Forget about all the Niceties, Guys, Darbi deserves to be the MAIN COURSE at Club Gitmo. Darbi will “literally” talk his Head Off!
WPM says
The prison sounds like a nice summer camp ,lets take away the finger paints , the game boy the computer{good for calling for and watching Jihad} the the vast menu I think bread, water and cheese is halal enough a menu . Replace the garden and Gym with breaking rock under the hot sun .The rest of the time he could be in solitary ,with the only visitors professionals to ask him questions. Tell him because he help us in finding some terrorist his reward is will not execute him as per he is guilty of a terror murder himself. If the Saudis want him say we will hand him over when they let churches and Temples open in their country ,and the Saudis stop financing terror world wide.
Richard says
You forget, this guys is a snitch: the lowest form of life. He is buying this King Saud lifestyle with the blood of his comrades in arms a la Stalag 13. At the same time, he is betraying his religion. You can’t get much lower. In my opinion, we are getting a good deal because in return we are sending his friends to the great Muslim whorehouse in the sky. They are being released from Gitmo the right way. No reeturnign to he battlefield to kill our troops.
gravenimage says
Wait–you admire full-on Jihadists more?
Ray Jarman says
Richard, After he has given what information he has (if he is really providing anything useful), General Mattis should announce to the world with glowing praise that he has provided such great information to us and then drop him in the Afghanistan hills. The Taliban would probably give him a real welcome with a bullet or maybe a rope.
MFritz says
Time to put these people in front of a judge and jury and then get rid of them. Why pay more money for their sorry asses?
mortimer says
He should also be given additional privileges and perhaps a reduced sentence if he watches, studies and passes test on materials like the following:
https://www.youtube.com/watch?v=DpZlaSVsCDw&t=30s
c matt says
Guess he doesn’t know Oreos are made with pig lard.
LeftisruiningCanada says
They can break halal when it suits them.
They only whine about it when it allows them to demand things from the kuffar and make them bow to their wishes like dhimmis.
Bob Carrillo says
Some Minnesotans would say… “Oh…That’s so nice”…
Ray Jarman says
First of all this our tax money and I bet that the American military does not eat so well. I would put a dog outside of each cell and enclose the fence with an outer one and put wild boar between the fences much like in the old times with creatures in moats surrounding castles.

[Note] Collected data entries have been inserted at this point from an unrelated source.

--- src/rtl/serial_subtractor.sv ---
// serial_subtractor: bit-serial unsigned subtractor, diff = (a - b - bin) mod 2^WIDTH, LSB first.
// Latency: start accepted at edge E0, bits at E1..E_WIDTH, done pulses in the cycle after E_WIDTH.
// Backpressure: none; start is honoured only in IDLE, ignored (not queued) while busy or done.
//
// Ports:
//   clk, rst_n       rising-edge clock, asynchronous active-low reset
//   start            operation request, sampled only in IDLE
//   a, b, bin        minuend, subtrahend, borrow-in; captured on the accepting edge
//   busy             high while bits are being processed (RUN)
//   done             one-cycle pulse when diff/bout carry a new result
//   diff, bout       registered result and final borrow; hold until the next completion
module serial_subtractor #(
  parameter int WIDTH = 8
) (
  input  logic             clk,
  input  logic             rst_n,
  input  logic             start,
  input  logic [WIDTH-1:0] a,
  input  logic [WIDTH-1:0] b,
  input  logic             bin,
  output logic             busy,
  output logic             done,
  output logic [WIDTH-1:0] diff,
  output logic             bout
);

  localparam int CW = (WIDTH > 1) ? $clog2(WIDTH) : 1;
  localparam logic [CW-1:0] LAST = CW'(WIDTH - 1);

  typedef enum logic [1:0] {
    IDLE = 2'd0,
    RUN  = 2'd1,
    DONE = 2'd2
  } state_e;

  state_e           state_q, state_d;
  logic [WIDTH-1:0] sa_q, sa_d;
  logic [WIDTH-1:0] sb_q, sb_d;
  // Partial result holds only the WIDTH-1 bits already produced; the last bit
  // is joined to it directly on the completing edge.
  logic [WIDTH-2:0] sr_q, sr_d;
  logic             br_q, br_d;
  logic [CW-1:0]    cnt_q, cnt_d;
  logic [WIDTH-1:0] diff_q, diff_d;
  logic             bout_q, bout_d;

  logic             d_bit;
  logic             br_next;
  logic [WIDTH-1:0] res_shift;

  // Full-subtractor on the current LSBs and the registered borrow.
  assign d_bit     = sa_q[0] ^ sb_q[0] ^ br_q;
  assign br_next   = (~sa_q[0] & sb_q[0]) | (~sa_q[0] & br_q) | (sb_q[0] & br_q);
  assign res_shift = {d_bit, sr_q};

  always_comb begin
    state_d = state_q;
    sa_d    = sa_q;
    sb_d    = sb_q;
    sr_d    = sr_q;
    br_d    = br_q;
    cnt_d   = cnt_q;
    diff_d  = diff_q;
    bout_d  = bout_q;

    unique case (state_q)
      IDLE: begin
        if (start) begin
          sa_d    = a;
          sb_d    = b;
          br_d    = bin;
          cnt_d   = '0;
          state_d = RUN;
        end
      end
      RUN: begin
        sa_d = sa_q >> 1;
        sb_d = sb_q >> 1;
        br_d = br_next;
        sr_d = res_shift[WIDTH-1:1];
        if (cnt_q == LAST) begin
          // Publish only complete results; counter parks at zero rather than wrapping.
          diff_d  = res_shift;
          bout_d  = br_next;
          cnt_d   = '0;
          state_d = DONE;
        end else begin
          cnt_d = cnt_q + CW'(1);
        end
      end
      DONE: begin
        state_d = IDLE;
      end
      default: begin
        state_d = IDLE;
      end
    endcase
  end

  always_ff @(posedge clk or negedge rst_n) begin
    if (!rst_n) begin
      state_q <= IDLE;
      sa_q    <= '0;
      sb_q    <= '0;
      sr_q    <= '0;
      br_q    <= 1'b0;
      cnt_q   <= '0;
      diff_q  <= '0;
      bout_q  <= 1'b0;
    end else begin
      state_q <= state_d;
      sa_q    <= sa_d;
      sb_q    <= sb_d;
      sr_q    <= sr_d;
      br_q    <= br_d;
      cnt_q   <= cnt_d;
      diff_q  <= diff_d;
      bout_q  <= bout_d;
    end
  end

  assign busy = (state_q == RUN);
  assign done = (state_q == DONE);
  assign diff = diff_q;
  assign bout = bout_q;

endmodule
`config.mk`:
```
export PLATFORM = sky130hd
export DESIGN_NAME = mem_port_arbiter
export DESIGN_NICKNAME = d
export VERILOG_FILES = /design/src/rtl/mem_port_arbiter_pkg.sv /design/src/rtl/arb_starve_counter.sv /design/src/rtl/mem_port_arbiter.sv
export SDC_FILE = /design/constraint.sdc
export NUM_CORES = 1
export LEC_CHECK = 0
export CAP_MARGIN = 20
export CORE_AREA = 3 3 105 107
export CTS_CLUSTER_DIAMETER = 80
export DETAILED_ROUTE_END_ITERATION = 10
export DIE_AREA = 0 0 108 110
export DONT_BUFFER_PORTS = 1
export SLEW_MARGIN = 20
export SYNTH_ARGS = -nofsm -noshare
export SYNTH_HDL_FRONTEND = slang
export SYNTH_SLANG_ARGS = --single-unit
```
`constraint.sdc`:
```
create_clock -name clk -period 1.3 [get_ports clk]
set_input_delay 0.26 -clock clk [delete_from_list [all_inputs] [get_ports clk]]
set_output_delay 0.26 -clock clk [all_outputs]
set_load 0.01 [all_outputs]
```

I am surprised that these thugs haven’t been provided with their four wives and a couple of slave women to make them feel at home which I think would be ok if I were to choose the slave women. Gillibrand, Mrs. Clinton, Joy Reid, Pelosi, Cantwell, Feinstein, Barbra Walters, Joy Behar, Whoopi Goldberg and other like minded ladies would be a good start. In fact forget about the four wives, these thugs deserve these lovely ladies who fight for their cause on a daily basis.
Richard says
Ye gods, you’re great!!! They would be praying for death more than five times a day. Talk about “cruel and unusual punishment”.
P Dale says
Don’t we have some old unused facilities on Adak or Kodiak that would be more suitable to house these people. Provide them barracks with wood stoves, firewood, and a fence to keep out the bears.
Ray Jarman says
Dale, Are you serious? Why keep out the polar bears unless you think the prisoners would make them sick? In the same vain, I have long opted for the UN to be removed from NYC and relocated in Greenland. I am sure that parking would be no problem and I bet that what evil they are conjuring up behind Marc Chagall’s glass would done quickly and saving everyone money and they could tell the world about global warming.
Roderick MacUalraig says
Sounds better than being in uniform.
gravenimage says
Jihad terrorist enjoys Rosetta Stone classes, Strawberries n’ Creme Oreos at Gitmo
…………………..
And yet, too many idiots in the US and the rest of the West think that Gitmo is some sort of chamber of horrors, and award Jihadists huge settlements when they get out for their “pain and suffering”. Insanity all around.